| > This feels really weird to me. My whole point in the piece was that non-Autistic people shouldn't be given unilateral leave to talk over and in place of Autistic people, but that's exactly what you're doing. You're literally giving yourself leave to "talk over and in place of" a "severely autistic" child, and their care-giving parent. This is a parent concerned over "who will take care of my son when I'm gone." Do you really believe that by arguing "Severe Autism" vs. "High Support Needs", you're improving their situation, improving general state of discourse, or even raising an issue that matters at all relative to their serious concern? > Of course you do, and you seem like a parent who is invested in their kid's future. Thank you. This is inappropriate and patronizing. You're not in a position to approve, disapprove, or thank a parent on behalf of their autistic child. > All I'm asking is that you take the time to listen to Autistic adults, as well. As an now-adult who was also diagnosed with ADHD and autism, all I'm asking is that you take the time to listen to other Autistic adults when we strenuously disagree with your using a DSM diagnosis, which we just so happen to share, as some sort of bludgeon to police and coerce other people's words and behavior. |
1. I'm not talking over anyone. I'm expressing that I found the use of the phrase 'severe autism' in a response to an article explaining why 'there is no severe autism' to be a problematic use of language that felt disrespectful to me. I'm allowed to have feelings about the words people use, and the author expressly stated that he was trying to be respectful so I wanted to provide the feedback that I didn't perceive it that way.

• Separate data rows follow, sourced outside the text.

===== config.mk =====
export PLATFORM = sky130hd
export DESIGN_NAME = bridge_gate_seq
export DESIGN_NICKNAME = d
export VERILOG_FILES = /design/src/rtl/gate_seq_pkg.sv /design/src/rtl/pwm_timebase.sv /design/src/rtl/seq_mode_fsm.sv /design/src/rtl/leg_dead_fsm.sv /design/src/rtl/bridge_gate_seq.sv
export SDC_FILE = /design/constraint.sdc
export NUM_CORES = 1
export LEC_CHECK = 0
export ABC_AREA = 1
export BUFFER_PORTS_ARGS = -buffer_cell sky130_fd_sc_hd__buf_2
export CAP_MARGIN = 0
export CORE_UTILIZATION = 57
export CTS_CLUSTER_SIZE = 10
export DETAILED_ROUTE_END_ITERATION = 8
export PLACE_DENSITY = 0.81
export SYNTH_ARGS = -nofsm -noshare
export SYNTH_HDL_FRONTEND = slang
export SYNTH_SLANG_ARGS = --single-unit

===== constraint.sdc =====
create_clock -name clk -period 3.05 [get_ports clk]
set_input_delay 0.1525 -clock clk [delete_from_list [all_inputs] [get_ports clk]]
set_output_delay 0.1525 -clock clk [all_outputs]
set_load 0.03 [all_outputs]

===== src/rtl/gate_seq_pkg.sv =====
package gate_seq_pkg;

    localparam int NUM_LEGS = 3;

    typedef enum logic [2:0] {
        SEQ_OFF,
        SEQ_BLANK,
        SEQ_RUN,
        SEQ_SHORT,
        SEQ_EBRAKE
    } seq_state_e;

    typedef enum logic [1:0] {
        LEG_IDLE,
        LEG_HIGH,
        LEG_LOW
    } leg_state_e;

endpackage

2. I absolutely understand that this is a parent concerned over "who will take care of my son when I'm gone". Let me ask you this: what does that question have to do with the essay? The point this parent was making is that the essay shouldn't be listened to because the reality on the ground is that it's too hard to be careful of language when you need to communicate urgency. That's a take, but it's one I disagree with it. That's fine.

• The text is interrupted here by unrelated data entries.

[src/rtl/sio_misc_regs.sv]
module sio_misc_regs
    import sio_misc_pkg::*;
#(
    parameter int ADDR_W = 3,
    parameter int N_GP   = 2
) (
    input  logic              clk,
    input  logic              rst_n,
    input  logic [ADDR_W-1:0] host_addr,
    input  logic [BYTE_W-1:0] host_wdata,
    input  logic              host_wr,
    input  logic              host_rd,
    output logic [BYTE_W-1:0] host_rdata,
    input  logic              rate_wr,
    input  logic              fifo_wr,
    input  logic [N_GP-1:0]   gp_in,
    input  logic              step_n,
    input  logic              ds0_n,
    input  logic              dskchg_n,
    output logic              dskchg_out
);
    localparam int PAD_W = BYTE_W - N_GP;

    logic              in_window;
    reg_ofs_e          ofs;
    logic [N_GP-1:0]   gp_edge;
    logic [N_GP-1:0]   status_q;
    logic [N_GP-1:0]   status_clr;
    logic              force_flag;
    logic              force_set;
    logic              hw_clr;
    logic [BYTE_W-1:0] rate_q;
    logic [BYTE_W-1:0] fifo_q;

    assign in_window  = ((host_addr >> 2) == '0);
    assign ofs        = reg_ofs_e'(host_addr[1:0]);
    assign status_clr = (host_wr && in_window && ofs == OFS_STATUS)
                        ? host_wdata[N_GP-1:0] : '0;
    assign force_set  = host_wr && in_window && ofs == OFS_FORCE && host_wdata[0];
    assign hw_clr     = !step_n && !ds0_n;

    gp_edge_det #(.N_GP(N_GP)) u_edge (
        .clk(clk), .rst_n(rst_n), .gp_in(gp_in), .edge_o(gp_edge)
    );

    status_w1c #(.N_GP(N_GP)) u_status (
        .clk(clk), .rst_n(rst_n), .set_i(gp_edge), .clr_i(status_clr),
        .st_o(status_q)
    );

    force_chg_fsm u_force (
        .clk(clk), .rst_n(rst_n), .sw_set_i(force_set), .hw_clr_i(hw_clr),
        .flag_o(force_flag)
    );

    shadow_reg #(.W(BYTE_W), .MASK(RATE_MASK)) u_rate (
        .clk(clk), .rst_n(rst_n), .ld_i(rate_wr), .d_i(host_wdata), .q_o(rate_q)
    );

    shadow_reg #(.W(BYTE_W), .MASK(FIFO_MASK)) u_fifo (
        .clk(clk), .rst_n(rst_n), .ld_i(fifo_wr), .d_i(host_wdata), .q_o(fifo_q)
    );

    always_comb begin
        host_rdata = '0;
        if (host_rd && in_window) begin
            unique case (ofs)
                OFS_STATUS: host_rdata = {{PAD_W{1'b0}}, status_q};
                OFS_FORCE:  host_rdata = {{(BYTE_W-1){1'b0}}, force_flag};
                OFS_RATE:   host_rdata = rate_q;
                OFS_FIFO:   host_rdata = fifo_q;
            endcase
        end
    end

    assign dskchg_out = (!ds0_n && force_flag) || !dskchg_n;
endmodule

3. Thanking a parent for being invested in their kid's future isn't patronizing or inappropriate. Many parents of Autistic kids aren't. I was speaking sincerely, and if you're reading sarcasm or passive aggression in my tone I'd suggest you reflect on what you know about Autistic tone and stop projecting onto me.
4. I can't control anyone's words or behavior. All I said was that I found the comment disrespectful. That's not me forcing anyone to change, and far, far worse has been said to me in these comments.
I can see that I've upset you, but I'd like to suggest that you're reading things into my words that aren't there and projecting interpretations that I don't intend. Thank you.